Friday, April 01, 2011

More stats on India's scientific enterprise


After reading the previous post, my colleague Prof. U. Ramamurty sent me the link to this Science Watch listing of field-wise comparison of India's performance against the world average. It has quite a few surprises.

First, the unsurprising bit: India's average for citations per paper is smaller than the world average in all the fields.

The surprise is in the fields that come closest to the world average: Engineering (a deficit of 16 percent), Computer Science (20%) Materials Science (22%), Physics (22%) and Psychiatry / Psychology (33%) are at the top. We see a lot of biology-related fields (agriculture, medicine, biochemistry, microbiology) among those where India's average is less than half the world average.

Once again, this table represents a snapshot; it has no timelines and trends. The accompanying report has some (but only some) info that points to a positive trend in India's share in publications and citations:

... [S]ince 2000 [India's] output has increased from some 16,000 papers to 40,000, world share has risen from 2.2% to 3.4%, and citation impact has improved from 40% to nearly 60% of the world average. While that means that Indian research still underperforms in per-paper influence compared with other nations, the gains represented by these statistics are noteworthy.

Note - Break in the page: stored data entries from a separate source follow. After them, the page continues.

$ cat src/rtl/core/ahpt_ctrl.sv
module ahpt_ctrl (
	input  logic           clk,
	input  logic           arst_n,
	input  logic           in_valid,
	output logic           in_ready,
	input  ahpt_pkg::stat_t st,
	output ahpt_pkg::cmd_t  cmd
);
	import ahpt_pkg::*;

	typedef enum logic [3:0] {
		S_IDLE,
		S_DISPATCH,
		S_REJECT,
		S_LK_SLOT,
		S_LK_EVAL,
		S_LK_HIT,
		S_LK_END,
		S_AG_SLOT,
		S_AG_EVAL,
		S_AG_EMIT,
		S_AG_DONE
	} state_t;

	state_t state_q;

	always_ff @(posedge clk or negedge arst_n) begin
		if (!arst_n) begin
			state_q <= S_IDLE;
		end else begin
			case (state_q)
				S_IDLE: begin
					if (in_valid) state_q <= S_DISPATCH;
				end
				S_DISPATCH: begin
					case (st.op)
						OP_FRAME:   state_q <= st.reject ? S_REJECT : S_LK_SLOT;
						OP_CHECK:   state_q <= S_AG_SLOT;
						OP_PRELOAD: state_q <= S_LK_SLOT;
						default:    state_q <= S_IDLE;
					endcase
				end
				S_REJECT, S_LK_HIT, S_LK_END, S_AG_DONE: begin
					if (st.can_emit) state_q <= S_IDLE;
				end
				S_LK_SLOT: begin
					if (st.cur_valid) state_q <= S_LK_EVAL;
					else if (st.idx_last) state_q <= S_LK_END;
				end
				S_LK_EVAL: begin
					if (st.hit) state_q <= S_LK_HIT;
					else if (st.idx_last) state_q <= S_LK_END;
					else state_q <= S_LK_SLOT;
				end
				S_AG_SLOT: begin
					if (st.cur_valid) state_q <= S_AG_EVAL;
					else if (st.idx_last) state_q <= S_AG_DONE;
				end
				S_AG_EVAL: begin
					if (st.age_act) state_q <= S_AG_EMIT;
					else if (st.idx_last) state_q <= S_AG_DONE;
					else state_q <= S_AG_SLOT;
				end
				S_AG_EMIT: begin
					if (st.can_emit) state_q <= st.idx_last ? S_AG_DONE : S_AG_SLOT;
				end
				default: state_q <= S_IDLE;
			endcase
		end
	end

	assign in_ready = (state_q == S_IDLE);

	always_comb begin
		cmd = '{load: 1'b0, idx_clr: 1'b0, idx_inc: 1'b0, rd: 1'b0,
			note_free: 1'b0, emit: EMIT_NONE, wr: WR_NONE};
		case (state_q)
			S_IDLE: begin
				cmd.load    = in_valid;
				cmd.idx_clr = in_valid;
			end
			S_REJECT: begin
				if (st.can_emit) cmd.emit = EMIT_REJECT;
			end
			S_LK_SLOT: begin
				cmd.rd        = st.cur_valid;
				cmd.note_free = !st.cur_valid;
				cmd.idx_inc   = !st.cur_valid && !st.idx_last;
			end
			S_LK_EVAL: begin
				cmd.idx_inc = !st.hit && !st.idx_last;
			end
			S_LK_HIT: begin
				if (st.can_emit) begin
					cmd.emit = EMIT_HIT;
					cmd.wr   = WR_REFRESH;
				end
			end
			S_LK_END: begin
				if (st.can_emit) begin
					if (st.free_found) begin
						cmd.emit = EMIT_INSERT;
						cmd.wr   = WR_INSERT;
					end else begin
						cmd.emit = EMIT_FULL;
					end
				end
			end
			S_AG_SLOT: begin
				cmd.rd      = st.cur_valid;
				cmd.idx_inc = !st.cur_valid && !st.idx_last;
			end
			S_AG_EVAL: begin
				cmd.wr      = WR_AGE;
				cmd.idx_inc = !st.age_act && !st.idx_last;
			end
			S_AG_EMIT: begin
				if (st.can_emit) begin
					cmd.emit    = EMIT_AGE;
					cmd.idx_inc = !st.idx_last;
				end
			end
			S_AG_DONE: begin
				if (st.can_emit) cmd.emit = EMIT_DONE;
			end
			default: begin
			end
		endcase
	end

endmodule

For the 11-year period from 2000 to 2010, India accounted for 2.8% of all the scientific publications. What are the fields in which India "held the highest world share"?

... agricultural sciences (5.8%), chemistry (5.4%), materials science (4.8%), pharmacology (4.4%), plant and animal sciences (3.7%), physics (3.6%), engineering (3.3%), and geosciences (3.2%) – all higher than India’s overall 2.8% share.

Thursday, March 31, 2011

Chemistry in Asia


Now that the India-Pakistan game is over, I guess we can get back to normal life. [My heart goes out to Misbah-ul-Haq, though. How can the same shit happen to the same man twice -- last man out against India in the final of the T-20 World Cup in 2007, and now this, the semi-final in this ODI World Cup].

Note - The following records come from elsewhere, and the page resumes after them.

## config.mk

```make
export PLATFORM = sky130hd
export DESIGN_NAME = ntp_rate_compensated_clock
export DESIGN_NICKNAME = d
export VERILOG_FILES = /design/src/rtl/ntprc_pkg.sv /design/src/rtl/ntprc_dp.sv /design/src/rtl/ntprc_ctrl.sv /design/src/rtl/ntp_rate_compensated_clock.sv
export SDC_FILE = /design/constraint.sdc
export NUM_CORES = 2
export LEC_CHECK = 0
export ABC_AREA = 1
export BUFFER_PORTS_ARGS = -buffer_cell sky130_fd_sc_hd__buf_2
export CAP_MARGIN = 10
export CORE_UTILIZATION = 54
export CTS_CLUSTER_DIAMETER = 40
export DETAILED_ROUTE_END_ITERATION = 8
export PLACE_DENSITY = 0.8
export SLEW_MARGIN = 20
export SYNTH_ARGS = -nofsm -noshare
export SYNTH_HDL_FRONTEND = slang
export SYNTH_SLANG_ARGS = --single-unit
```

## constraint.sdc

```tcl
create_clock -name aclk -period 34 [get_ports aclk]
set_clock_uncertainty 0.1 [all_clocks]
set_input_delay 8.5 -clock aclk [delete_from_list [all_inputs] [get_ports aclk]]
set_output_delay 8.5 -clock aclk [all_outputs]
set_load 0.01 [all_outputs]
```

## src/rtl/ntprc_pkg.sv

```systemverilog
package ntprc_pkg;

    localparam int FRAC_BITS = 32;
    localparam int FACTOR_W  = 34;
    localparam int TIME_W    = 64;
    localparam int TIMEOUT_W = 32;
    localparam int CFG_W     = FACTOR_W;
    localparam int CFG_IDX_W = 2;

    localparam int IN_DATA_W  = 136;
    localparam int IN_USER_W  = 2;
    localparam int OUT_DATA_W = 168;

    localparam int MUL_STEPS = FACTOR_W;
    localparam int DIV_STEPS = TIME_W + FRAC_BITS;
    localparam int CNT_W     = $clog2(DIV_STEPS);
    localparam int PROD_W    = TIME_W + FACTOR_W;

    localparam logic [31:0] EPOCH_OFFSET_S = 32'd2208988800;
    localparam logic [19:0] USEC_PER_S     = 20'd1000000;

    localparam logic [FACTOR_W-1:0]  ONE_FACTOR     = FACTOR_W'(64'd1 << FRAC_BITS);
    localparam logic [FACTOR_W-1:0]  FACTOR_MAX     = '1;
    localparam logic [TIMEOUT_W-1:0] TIMEOUT_RESET  = 32'd1000000;
    localparam logic [FACTOR_W-1:0]  FLOOR_RESET    = 34'd3865470566;
    localparam logic [FACTOR_W-1:0]  CEILING_RESET  = 34'd4724464026;

    typedef enum logic [1:0] {
        ACT_QUERY,
        ACT_REQUEST,
        ACT_REPLY,
        ACT_TIMEOUT
    } action_t;

    typedef enum logic [2:0] {
        STAT_OK,
        STAT_NOT_WAITING,
        STAT_KISS,
        STAT_ZERO_TIME,
        STAT_REJECTED,
        STAT_TIMED_OUT,
        STAT_STILL_WAITING,
        STAT_SYNCED_FIRST
    } status_t;

    typedef enum logic [CFG_IDX_W-1:0] {
        CFG_TIMEOUT,
        CFG_FLOOR,
        CFG_CEILING
    } cfg_index_t;

    typedef enum logic [2:0] {
        COMMIT_NONE,
        COMMIT_REQUEST,
        COMMIT_CLEAR_WAIT,
        COMMIT_FIRST,
        COMMIT_REJECT,
        COMMIT_ACCEPT
    } commit_t;

    typedef enum logic [2:0] {
        S_IDLE,
        S_PREP,
        S_MUL,
        S_COMP,
        S_DECIDE,
        S_DIV,
        S_CHECK,
        S_OUT
    } state_t;

    typedef struct packed {
        logic    load;
        logic    prep;
        logic    mul_step;
        logic    comp;
        logic    div_init;
        logic    div_step;
        commit_t commit;
        logic    out_load;
        status_t out_status;
    } dp_cmd_t;

    typedef struct packed {
        action_t action;
        logic    awaiting;
        logic    have_sync;
        logic    kiss;
        logic    zero_secs;
        logic    timed_out;
        logic    den_zero;
        logic    in_range;
        logic    out_busy;
    } dp_stat_t;

endpackage

```

## src/rtl/ntprc_dp.sv

```systemverilog
module ntprc_dp (
    input  logic                                aclk,
    input  logic                                aresetn,
    input  logic                                cfg_we,
    input  logic [ntprc_pkg::CFG_IDX_W-1:0]     cfg_addr,
    input  logic [ntprc_pkg::CFG_W-1:0]         cfg_wdata,
    input  logic [ntprc_pkg::IN_DATA_W-1:0]     s_axis_tdata,
    input  logic [ntprc_pkg::IN_USER_W-1:0]     s_axis_tuser,
    input  ntprc_pkg::dp_cmd_t                  cmd,
    output ntprc_pkg::dp_stat_t                 stat,
    output logic                                m_axis_tvalid,
    input  logic                                m_axis_tready,
    output logic [ntprc_pkg::OUT_DATA_W-1:0]    m_axis_tdata
);
    import ntprc_pkg::*;

    logic [TIMEOUT_W-1:0] timeout_reg;
    logic [FACTOR_W-1:0]  floor_reg, ceiling_reg;

    action_t            act_reg;
    logic [TIME_W-1:0]  now_reg;
    logic [7:0]         strat_reg;
    logic [31:0]        secs_reg, frac_reg;

    logic [TIME_W-1:0]   sync_local_reg, sync_server_reg, sync_comp_reg;
    logic [TIME_W-1:0]   request_local_reg, last_delay_reg;
    logic [FACTOR_W-1:0] factor_reg;
    logic                awaiting_reg, have_sync_reg;

    logic [TIME_W-1:0]   delay_reg, den_reg, ntp_reg, comp_reg;
    logic [51:0]         secs_us_reg;
    logic [19:0]         usec_reg;
    logic                timed_out_reg;

    logic [TIME_W-1:0]   mhi_reg;
    logic [FACTOR_W-1:0] mlo_reg, mbits_reg;

    logic [DIV_STEPS-1:0] dvd_reg;
    logic [TIME_W-1:0]    rem_reg;
    logic [FACTOR_W-1:0]  quo_reg;
    logic                 ovf_reg;

    logic                   m_tvalid_reg;
    logic [OUT_DATA_W-1:0]  m_tdata_reg;

    logic [TIME_W-1:0]   elapsed_req;
    logic [31:0]         secs_unix;
    logic [51:0]         frac_prod;
    logic [TIME_W:0]     mul_sum;
    logic [PROD_W-1:0]   prod;
    logic [TIME_W-1:0]   num;
    logic [TIME_W:0]     trial;
    logic                fits;
    logic [FACTOR_W-1:0] q_w;
    logic [TIME_W-1:0]   clock_out;

    assign elapsed_req = now_reg - request_local_reg;
    assign secs_unix   = secs_reg - EPOCH_OFFSET_S;
    assign frac_prod   = 52'(frac_reg) * 52'(USEC_PER_S);
    assign mul_sum     = {1'b0, mhi_reg} + (mbits_reg[0] ? {1'b0, den_reg} : '0);
    assign prod        = {mhi_reg, mlo_reg};
    assign num         = (ntp_reg - sync_server_reg) - (comp_reg - ntp_reg);
    assign trial       = {rem_reg, dvd_reg[DIV_STEPS-1]};
    assign fits        = trial >= {1'b0, den_reg};
    assign q_w         = ovf_reg ? FACTOR_MAX : quo_reg;
    assign clock_out   = (sync_local_reg == now_reg) ? sync_comp_reg : comp_reg;

    always_comb begin
        stat.action    = act_reg;
        stat.awaiting  = awaiting_reg;
        stat.have_sync = have_sync_reg;
        stat.kiss      = strat_reg == 8'd0;
        stat.zero_secs = secs_reg == 32'd0;
        stat.timed_out = timed_out_reg;
        stat.den_zero  = den_reg == '0;
        stat.in_range  = (q_w >= floor_reg) && (q_w <= ceiling_reg);
        stat.out_busy  = m_tvalid_reg && !m_axis_tready;
    end

    always_ff @(posedge aclk) begin
        if (!aresetn) begin
            timeout_reg <= TIMEOUT_RESET;
            floor_reg   <= FLOOR_RESET;
            ceiling_reg <= CEILING_RESET;
        end else if (cfg_we) begin
            unique case (cfg_addr)
                CFG_TIMEOUT: timeout_reg <= cfg_wdata[TIMEOUT_W-1:0];
                CFG_FLOOR:   floor_reg   <= cfg_wdata;
                CFG_CEILING: ceiling_reg <= cfg_wdata;
                default: ;
            endcase
        end
    end

    always_ff @(posedge aclk) begin
        if (cmd.load) begin
            act_reg   <= action_t'(s_axis_tuser);
            now_reg   <= s_axis_tdata[63:0];
            strat_reg <= s_axis_tdata[71:64];
            secs_reg  <= s_axis_tdata[103:72];
            frac_reg  <= s_axis_tdata[135:104];
        end
        if (cmd.prep) begin
            delay_reg     <= {1'b0, elapsed_req[TIME_W-1:1]};
            timed_out_reg <= awaiting_reg && (elapsed_req > TIME_W'(timeout_reg));
            den_reg       <= now_reg - sync_local_reg;
            secs_us_reg   <= 52'(secs_unix) * 52'(USEC_PER_S);
            usec_reg      <= frac_prod[51:32];
            mhi_reg       <= '0;
            mlo_reg       <= '0;
            mbits_reg     <= factor_reg;
        end
        if (cmd.mul_step) begin
            mhi_reg   <= mul_sum[TIME_W:1];
            mlo_reg   <= {mul_sum[0], mlo_reg[FACTOR_W-1:1]};
            mbits_reg <= mbits_reg >> 1;
            ntp_reg   <= TIME_W'(secs_us_reg) + TIME_W'(usec_reg) + delay_reg;
        end
        if (cmd.comp) begin
            comp_reg <= sync_comp_reg + prod[FRAC_BITS +: TIME_W];
        end
        if (cmd.div_init) begin
            dvd_reg <= {num, FRAC_BITS'(0)};
            rem_reg <= '0;
            quo_reg <= '0;
            ovf_reg <= 1'b0;
        end
        if (cmd.div_step) begin
            rem_reg <= fits ? TIME_W'(trial - {1'b0, den_reg}) : trial[TIME_W-1:0];
            dvd_reg <= dvd_reg << 1;
            quo_reg <= {quo_reg[FACTOR_W-2:0], fits};
            ovf_reg <= ovf_reg | quo_reg[FACTOR_W-1];
        end
    end

    always_ff @(posedge aclk) begin
        if (!aresetn) begin
            sync_local_reg    <= '0;
            sync_server_reg   <= '0;
            sync_comp_reg     <= '0;
            factor_reg        <= ONE_FACTOR;
            request_local_reg <= '0;
            awaiting_reg      <= 1'b0;
            have_sync_reg     <= 1'b0;
            last_delay_reg    <= '0;
        end else begin
            unique case (cmd.commit)
                COMMIT_NONE: ;
                COMMIT_REQUEST: begin
                    request_local_reg <= now_reg;
                    awaiting_reg      <= 1'b1;
                end
                COMMIT_CLEAR_WAIT: awaiting_reg <= 1'b0;
                COMMIT_FIRST: begin
                    awaiting_reg    <= 1'b0;
                    last_delay_reg  <= delay_reg;
                    sync_local_reg  <= now_reg;
                    sync_server_reg <= ntp_reg;
                    sync_comp_reg   <= ntp_reg;
                    factor_reg      <= ONE_FACTOR;
                    have_sync_reg   <= 1'b1;
                end
                COMMIT_REJECT: begin
                    awaiting_reg   <= 1'b0;
                    last_delay_reg <= delay_reg;
                end
                COMMIT_ACCEPT: begin
                    awaiting_reg    <= 1'b0;
                    last_delay_reg  <= delay_reg;
                    sync_comp_reg   <= comp_reg;
                    factor_reg      <= q_w;
                    sync_local_reg  <= now_reg;
                    sync_server_reg <= ntp_reg;
                end
                default: ;
            endcase
        end
    end

    always_ff @(posedge aclk) begin
        if (!aresetn) begin
            m_tvalid_reg <= 1'b0;
        end else if (cmd.out_load) begin
            m_tvalid_reg <= 1'b1;
        end else if (m_axis_tready) begin
            m_tvalid_reg <= 1'b0;
        end
    end

    always_ff @(posedge aclk) begin
        if (cmd.out_load) begin
            m_tdata_reg <= {2'b00, have_sync_reg, last_delay_reg, factor_reg, clock_out,
                            cmd.out_status};
        end
    end

    assign m_axis_tvalid = m_tvalid_reg;
    assign m_axis_tdata  = m_tdata_reg;

    a_first_sync: assert property (@(posedge aclk) disable iff (!aresetn)
        cmd.commit == COMMIT_FIRST |=> have_sync_reg && sync_local_reg == $past(now_reg))
        else $error("first sync not taken");

    a_accept_factor: assert property (@(posedge aclk) disable iff (!aresetn)
        cmd.commit == COMMIT_ACCEPT |=> factor_reg == $past(q_w) && !awaiting_reg)
        else $error("accepted factor not stored");

    a_request_wait: assert property (@(posedge aclk) disable iff (!aresetn)
        cmd.commit == COMMIT_REQUEST |=> awaiting_reg && request_local_reg == $past(now_reg))
        else $error("request not recorded");

    a_out_load: assert property (@(posedge aclk) disable iff (!aresetn)
        cmd.out_load |-> !(m_tvalid_reg && !m_axis_tready))
        else $error("result overwritten");

endmodule

```

## src/rtl/ntprc_ctrl.sv

```systemverilog
module ntprc_ctrl (
    input  logic                 aclk,
    input  logic                 aresetn,
    input  logic                 s_axis_tvalid,
    output logic                 s_axis_tready,
    input  ntprc_pkg::dp_stat_t  stat,
    output ntprc_pkg::dp_cmd_t   cmd
);
    import ntprc_pkg::*;

    state_t            state_reg, state_next;
    logic [CNT_W-1:0]  cnt_reg, cnt_next;
    status_t           status_reg, status_next;

    always_ff @(posedge aclk) begin
        if (!aresetn) begin
            state_reg  <= S_IDLE;
            cnt_reg    <= '0;
            status_reg <= STAT_OK;
        end else begin
            state_reg  <= state_next;
            cnt_reg    <= cnt_next;
            status_reg <= status_next;
        end
    end

    always_comb begin
        state_next     = state_reg;
        cnt_next       = cnt_reg;
        status_next    = status_reg;
        cmd            = '0;
        cmd.commit     = COMMIT_NONE;
        cmd.out_status = status_reg;
        s_axis_tready  = 1'b0;
        unique case (state_reg)
            S_IDLE: begin
                s_axis_tready = 1'b1;
                if (s_axis_tvalid) begin
                    cmd.load   = 1'b1;
                    state_next = S_PREP;
                end
            end
            S_PREP: begin
                cmd.prep   = 1'b1;
                cnt_next   = '0;
                state_next = S_MUL;
            end
            S_MUL: begin
                cmd.mul_step = 1'b1;
                cnt_next     = cnt_reg + 1'b1;
                if (cnt_reg == CNT_W'(MUL_STEPS - 1)) begin
                    state_next = S_COMP;
                end
            end
            S_COMP: begin
                cmd.comp   = 1'b1;
                state_next = S_DECIDE;
            end
            S_DECIDE: begin
                state_next  = S_OUT;
                status_next = STAT_OK;
                unique case (stat.action)
                    ACT_QUERY: ;
                    ACT_REQUEST: cmd.commit = COMMIT_REQUEST;
                    ACT_TIMEOUT: begin
                        if (!stat.awaiting) begin
                            status_next = STAT_NOT_WAITING;
                        end else if (stat.timed_out) begin
                            status_next = STAT_TIMED_OUT;
                            cmd.commit  = COMMIT_CLEAR_WAIT;
                        end else begin
                            status_next = STAT_STILL_WAITING;
                        end
                    end
                    ACT_REPLY: begin
                        priority if (!stat.awaiting) begin
                            status_next = STAT_NOT_WAITING;
                        end else if (stat.kiss || stat.zero_secs) begin
                            status_next = stat.kiss ? STAT_KISS : STAT_ZERO_TIME;
                            if (stat.timed_out) begin
                                cmd.commit = COMMIT_CLEAR_WAIT;
                            end
                        end else if (!stat.have_sync) begin
                            status_next = STAT_SYNCED_FIRST;
                            cmd.commit  = COMMIT_FIRST;
                        end else if (stat.den_zero) begin
                            status_next = STAT_REJECTED;
                            cmd.commit  = COMMIT_REJECT;
                        end else begin
                            cmd.div_init = 1'b1;
                            cnt_next     = '0;
                            state_next   = S_DIV;
                        end
                    end
                    default: ;
                endcase
            end
            S_DIV: begin
                cmd.div_step = 1'b1;
                cnt_next     = cnt_reg + 1'b1;
                if (cnt_reg == CNT_W'(DIV_STEPS - 1)) begin
                    state_next = S_CHECK;
                end
            end
            S_CHECK: begin
                state_next = S_OUT;
                if (stat.in_range) begin
                    status_next = STAT_OK;
                    cmd.commit  = COMMIT_ACCEPT;
                end else begin
                    status_next = STAT_REJECTED;
                    cmd.commit  = COMMIT_REJECT;
                end
            end
            S_OUT: begin
                if (!stat.out_busy) begin
                    cmd.out_load = 1'b1;
                    state_next   = S_IDLE;
                end
            end
            default: state_next = S_IDLE;
        endcase
    end

    a_mul_len: assert property (@(posedge aclk) disable iff (!aresetn)
        state_reg == S_MUL && cnt_reg == CNT_W'(MUL_STEPS - 1) |=> state_reg == S_COMP)
        else $error("multiply length wrong");

    a_div_len: assert property (@(posedge aclk) disable iff (!aresetn)
        state_reg == S_DIV && cnt_reg == CNT_W'(DIV_STEPS - 1) |=> state_reg == S_CHECK)
        else $error("divide length wrong");

    a_check_commit: assert property (@(posedge aclk) disable iff (!aresetn)
        state_reg == S_CHECK |-> cmd.commit == COMMIT_ACCEPT || cmd.commit == COMMIT_REJECT)
        else $error("factor check without commit");

endmodule

```

## src/rtl/ntp_rate_compensated_clock.sv

```systemverilog
// Every input beat runs the 34-step shift-add multiplier; a reply that estimates a
// new rate factor also runs the 96-step serial restoring divider and a check.
// One item in flight: a new input beat is taken only after the result beat of the
// previous one is loaded, and that load waits while an earlier result beat still
// waits for m_axis_tready.
// Reset: aresetn synchronous active low; clears sync state, factor to 1.0.
module ntp_rate_compensated_clock (
    input  logic                                aclk,
    input  logic                                aresetn,
    input  logic                                cfg_we,
    input  logic [ntprc_pkg::CFG_IDX_W-1:0]     cfg_addr,
    input  logic [ntprc_pkg::CFG_W-1:0]         cfg_wdata,
    input  logic                                s_axis_tvalid,
    output logic                                s_axis_tready,
    // local_time, server_stratum, server_seconds, server_fraction
    input  logic [ntprc_pkg::IN_DATA_W-1:0]     s_axis_tdata,
    // action
    input  logic [ntprc_pkg::IN_USER_W-1:0]     s_axis_tuser,
    output logic                                m_axis_tvalid,
    input  logic                                m_axis_tready,
    // status, clock_us, rate_factor, path_delay_us, is_synced
    output logic [ntprc_pkg::OUT_DATA_W-1:0]    m_axis_tdata
);
    import ntprc_pkg::*;

    dp_cmd_t  cmd;
    dp_stat_t stat;

    ntprc_ctrl u_ctrl (
        .aclk          (aclk),
        .aresetn       (aresetn),
        .s_axis_tvalid (s_axis_tvalid),
        .s_axis_tready (s_axis_tready),
        .stat          (stat),
        .cmd           (cmd)
    );

    ntprc_dp u_dp (
        .aclk          (aclk),
        .aresetn       (aresetn),
        .cfg_we        (cfg_we),
        .cfg_addr      (cfg_addr),
        .cfg_wdata     (cfg_wdata),
        .s_axis_tdata  (s_axis_tdata),
        .s_axis_tuser  (s_axis_tuser),
        .cmd           (cmd),
        .stat          (stat),
        .m_axis_tvalid (m_axis_tvalid),
        .m_axis_tready (m_axis_tready),
        .m_axis_tdata  (m_axis_tdata)
    );

endmodule

```

==> metrics.cfg <==
[status]
status=finished, final reports clean

[sta]
period_share_pct=31.4
fmax_ghz=0.0938
final_hold_viol_count=0
setup_viol=0
maxSlewHeadroom_pct=24.1
worstMarginPinSlew_ps=1130
fin_setup_tns_ps=0
post-route-min-period_ps=10660
maxSlewViolCount=0
worst_slack_ps=23340
rsz0062_at_grt=false

[global_route]
grt_use_total_pct=34.9
grt_pass1_vias=83440
grt_max_degree=169
grt_pass1_wl_um=494000
antenna_found_initial=16
gr-total-overflow=0

[floorplan]
num_io_pins=349
row_count=156
start_util_pct=54.6
dieWidth_um=431
dieArea_um2=185000
core-area_um2=182000
die_h_um=431

[final_layout]
instances_no_fill=15431
largest_reg_flops=165
drive_gt1_share_pct=6.78
post-route-util_pct=60.9
nNetsFinal=14243
areaGrowthSynthToFinish_pct=11.5

[yosys]
async_flop_share_pct=0
synth_xor_area_share_pct=3.89
yosys.area.top_type=edfxtp_1
synth_top_area_share_pct=26.9
ys_seq_area_share_pct=36.3
synth_flop_cell=edfxtp_1
yosysWarnings=0
ys_ff_latch=1357
syn_inst=12515
synth_compound_area_share_pct=13.1
synth-edff-count=887
syn_area_per_cell_um2=7.92
syn_area_um2=99200
ys_types=59
synthMuxAreaShare_pct=0.715
synth.top_cells.by_area=edfxtp_1 27%, ha_1 11%, nand2_1 9.8%, dfxtp_1 9.5%, inv_1 7.9%
synthSimpleGateAreaFrac_pct=19.3
synth_top_family_by_area=simple AND/OR/NAND/NOR gates
synth_fa_ha_area_share_pct=17.5

[placed_design]
pre_cts_ws_ps=22780
dp_cells=15031
gp_congestion=1.05
dp_hpwl_um=265000
io_buffer_count=345

[worst_setup_path]
startpoint_type=flop
crit_type=flop to primary output
critical_path_arrival_ps=2060
critPathRequiredTime_ps=25400
critPathCaptureType=primary output
path_max_fanout=5
reg2reg_setup_slack_ps=25990

[run]
maxCapViolCount=0

[detailed_routing]
postRouteAntennaNets=0
drc=0
drt-met1-wl_um=135000
vias=87590
highest_layer=met5
drt_iter0_drc=9102
dr.pass1.iters=6
wl_met3_um=26900
wl_um=329000
viasPerCell=5.68
routedWlPerCell_um=21.3
wl_met2_um=146000

[min_path]
hold_class=flop to flop

[clock_tree]
cts_max_level=4
cts_setup_buffers=0
clockBufferDepth=3
cts.sinks=1357
cts_tree=yes
clock_latency_ps=880
clockRootBuffer=clkbuf_16
ctsResizeCount=0
cts_buffers=208
ctsHoldBuffers=0
clk_pin_slew_worst_paths_ps=70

While I'm not a big fan of scientometrics [mainly because their use is inappropriate in 'judging' the contributions of individuals], I do see their value in comparisons as long as (a) they are confined to single subject areas, and (b) they involve larger entities (such as departments, institutions, or even countries). With (a), we can avoid inappropriate comparisons -- e.g., between Courant Institute of Mathematical and Cold Springs Harbor Laboratory -- across fields with different citation practices. And with (b), we will have better and more meaningful statistics due to larger numbers of publications and citations.

Science Watch has a comparative table that meets these two conditions. So, go have a look at the ranking of Asia-Pacific Nations in Chemistry, 2000-2010.

The ranking is in terms of citations per paper; only Singapore (~citations per paper), Australia (12.5) and Japan (~12) do better than the world average (~11). Singapore, the Asia-Pacific topper, is actually ranked 12th in the world. India and China have about 7 citations per paper, and are ranked, respectively, 8th and 9th in Asia, and 38th and 39th in the world; however, China out-publishes India by a factor of nearly 3!

I still have a quibble. This report is a snapshot. I would much prefer an analysis of how the countries have done over the years; for example, the same data -- spanning 11 years, from 2000 to 2010 -- could have been analyzed for five consecutive 6-year periods, starting with 2000-05, all the way up to 2005-10. Such an analysis is better at describing which way each country is headed.

Of course, for policy makers, what would be even better is a sub-field level analysis, which could help identify a country's strong areas as well as weak areas.

Oh well, this is all we have for now.